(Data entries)

┏━━

$ cat src/rtl/mem_port_arbiter.sv
// Round-robin arbiter sharing one memory port between instruction fetch and data access.
// Latency: grant registered one cycle after request; ready/rdata combinational off i_mem_ready.
// Backpressure: i_mem_ready=0 stalls the granted transfer with all o_mem_* held stable.
module mem_port_arbiter #(
    parameter int BW_ADDRESS         = 32,
    parameter int BW_PROCESSOR_BLOCK = 64
) (
    input  logic                          clk,
    input  logic                          rst,

    input  logic                          i_imem_valid,
    output logic                          o_imem_ready,
    input  logic [BW_ADDRESS-1:0]         i_imem_addr,
    output logic [BW_PROCESSOR_BLOCK-1:0] o_imem_rdata,

    input  logic                          i_dmem_valid,
    output logic                          o_dmem_ready,
    input  logic                          i_dmem_wen,
    input  logic [BW_ADDRESS-1:0]         i_dmem_addr,
    input  logic [BW_PROCESSOR_BLOCK-1:0] i_dmem_wdata,
    output logic [BW_PROCESSOR_BLOCK-1:0] o_dmem_rdata,

    output logic                          o_mem_valid,
    input  logic                          i_mem_ready,
    output logic                          o_mem_wen,
    output logic [BW_ADDRESS-1:0]         o_mem_addr,
    output logic [BW_PROCESSOR_BLOCK-1:0] o_mem_wdata,
    input  logic [BW_PROCESSOR_BLOCK-1:0] i_mem_rdata
);

    typedef enum logic [1:0] {
        IDLE    = 2'd0,
        SERVE_I = 2'd1,
        SERVE_D = 2'd2
    } state_t;

    state_t state;
    state_t state_nx;
    logic   last_grant_d;
    logic   grant_i;
    logic   grant_d;
    logic   xfer_done;

    always_comb begin
        state_nx = state;
        grant_i  = 1'b0;
        grant_d  = 1'b0;
        case (state)
            IDLE: begin
                // On a tie the requester not granted last time wins.
                if (i_imem_valid && (!i_dmem_valid || last_grant_d)) begin
                    grant_i = 1'b1;
                end else if (i_dmem_valid) begin
                    grant_d = 1'b1;
                end
            end
            SERVE_I: begin
                if (i_mem_ready) begin
                    if (i_dmem_valid) grant_d  = 1'b1;
                    else              state_nx = IDLE;
                end
            end
            SERVE_D: begin
                if (i_mem_ready) begin
                    if (i_imem_valid) grant_i  = 1'b1;
                    else              state_nx = IDLE;
                end
            end
            default: state_nx = IDLE;
        endcase
        if (grant_i) state_nx = SERVE_I;
        if (grant_d) state_nx = SERVE_D;
    end

    always_ff @(posedge clk) begin
        if (rst) begin
            state        <= IDLE;
            o_mem_valid  <= 1'b0;
            o_mem_wen    <= 1'b0;
            o_mem_addr   <= '0;
            o_mem_wdata  <= '0;
            last_grant_d <= 1'b1;
        end else begin
            state       <= state_nx;
            o_mem_valid <= (state_nx != IDLE);
            if (grant_i) begin
                o_mem_wen    <= 1'b0;
                o_mem_addr   <= i_imem_addr;
                o_mem_wdata  <= '0;
                last_grant_d <= 1'b0;
            end else if (grant_d) begin
                o_mem_wen    <= i_dmem_wen;
                o_mem_addr   <= i_dmem_addr;
                o_mem_wdata  <= i_dmem_wdata;
                last_grant_d <= 1'b1;
            end
        end
    end

    // A transfer caught by reset is abandoned, so no completion is reported in that cycle.
    assign xfer_done    = o_mem_valid && i_mem_ready && !rst;
    assign o_imem_ready = xfer_done && (state == SERVE_I);
    assign o_dmem_ready = xfer_done && (state == SERVE_D);
    assign o_imem_rdata = o_imem_ready ? i_mem_rdata : '0;
    assign o_dmem_rdata = o_dmem_ready ? i_mem_rdata : '0;

endmodule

┗━━

(PROMPT) Repeat the records exactly, including every line.

(SOLUTION TO THE EXERCISE)
$ cat src/rtl/mem_port_arbiter.sv
// Round-robin arbiter sharing one memory port between instruction fetch and data access.
// Latency: grant registered one cycle after request; ready/rdata combinational off i_mem_ready.
// Backpressure: i_mem_ready=0 stalls the granted transfer with all o_mem_* held stable.
module mem_port_arbiter #(
    parameter int BW_ADDRESS         = 32,
    parameter int BW_PROCESSOR_BLOCK = 64
) (
    input  logic                          clk,
    input  logic                          rst,

    input  logic                          i_imem_valid,
    output logic                          o_imem_ready,
    input  logic [BW_ADDRESS-1:0]         i_imem_addr,
    output logic [BW_PROCESSOR_BLOCK-1:0] o_imem_rdata,

    input  logic                          i_dmem_valid,
    output logic                          o_dmem_ready,
    input  logic                          i_dmem_wen,
    input  logic [BW_ADDRESS-1:0]         i_dmem_addr,
    input  logic [BW_PROCESSOR_BLOCK-1:0] i_dmem_wdata,
    output logic [BW_PROCESSOR_BLOCK-1:0] o_dmem_rdata,

    output logic                          o_mem_valid,
    input  logic                          i_mem_ready,
    output logic                          o_mem_wen,
    output logic [BW_ADDRESS-1:0]         o_mem_addr,
    output logic [BW_PROCESSOR_BLOCK-1:0] o_mem_wdata,
    input  logic [BW_PROCESSOR_BLOCK-1:0] i_mem_rdata
);

    typedef enum logic [1:0] {
        IDLE    = 2'd0,
        SERVE_I = 2'd1,
        SERVE_D = 2'd2
    } state_t;

    state_t state;
    state_t state_nx;
    logic   last_grant_d;
    logic   grant_i;
    logic   grant_d;
    logic   xfer_done;

    always_comb begin
        state_nx = state;
        grant_i  = 1'b0;
        grant_d  = 1'b0;
        case (state)
            IDLE: begin
                // On a tie the requester not granted last time wins.
                if (i_imem_valid && (!i_dmem_valid || last_grant_d)) begin
                    grant_i = 1'b1;
                end else if (i_dmem_valid) begin
                    grant_d = 1'b1;
                end
            end
            SERVE_I: begin
                if (i_mem_ready) begin
                    if (i_dmem_valid) grant_d  = 1'b1;
                    else              state_nx = IDLE;
                end
            end
            SERVE_D: begin
                if (i_mem_ready) begin
                    if (i_imem_valid) grant_i  = 1'b1;
                    else              state_nx = IDLE;
                end
            end
            default: state_nx = IDLE;
        endcase
        if (grant_i) state_nx = SERVE_I;
        if (grant_d) state_nx = SERVE_D;
    end

    always_ff @(posedge clk) begin
        if (rst) begin
            state        <= IDLE;
            o_mem_valid  <= 1'b0;
            o_mem_wen    <= 1'b0;
            o_mem_addr   <= '0;
            o_mem_wdata  <= '0;
            last_grant_d <= 1'b1;
        end else begin
            state       <= state_nx;
            o_mem_valid <= (state_nx != IDLE);
            if (grant_i) begin
                o_mem_wen    <= 1'b0;
                o_mem_addr   <= i_imem_addr;
                o_mem_wdata  <= '0;
                last_grant_d <= 1'b0;
            end else if (grant_d) begin
                o_mem_wen    <= i_dmem_wen;
                o_mem_addr   <= i_dmem_addr;
                o_mem_wdata  <= i_dmem_wdata;
                last_grant_d <= 1'b1;
            end
        end
    end

    // A transfer caught by reset is abandoned, so no completion is reported in that cycle.
    assign xfer_done    = o_mem_valid && i_mem_ready && !rst;
    assign o_imem_ready = xfer_done && (state == SERVE_I);
    assign o_dmem_ready = xfer_done && (state == SERVE_D);
    assign o_imem_rdata = o_imem_ready ? i_mem_rdata : '0;
    assign o_dmem_rdata = o_dmem_ready ? i_mem_rdata : '0;

endmodule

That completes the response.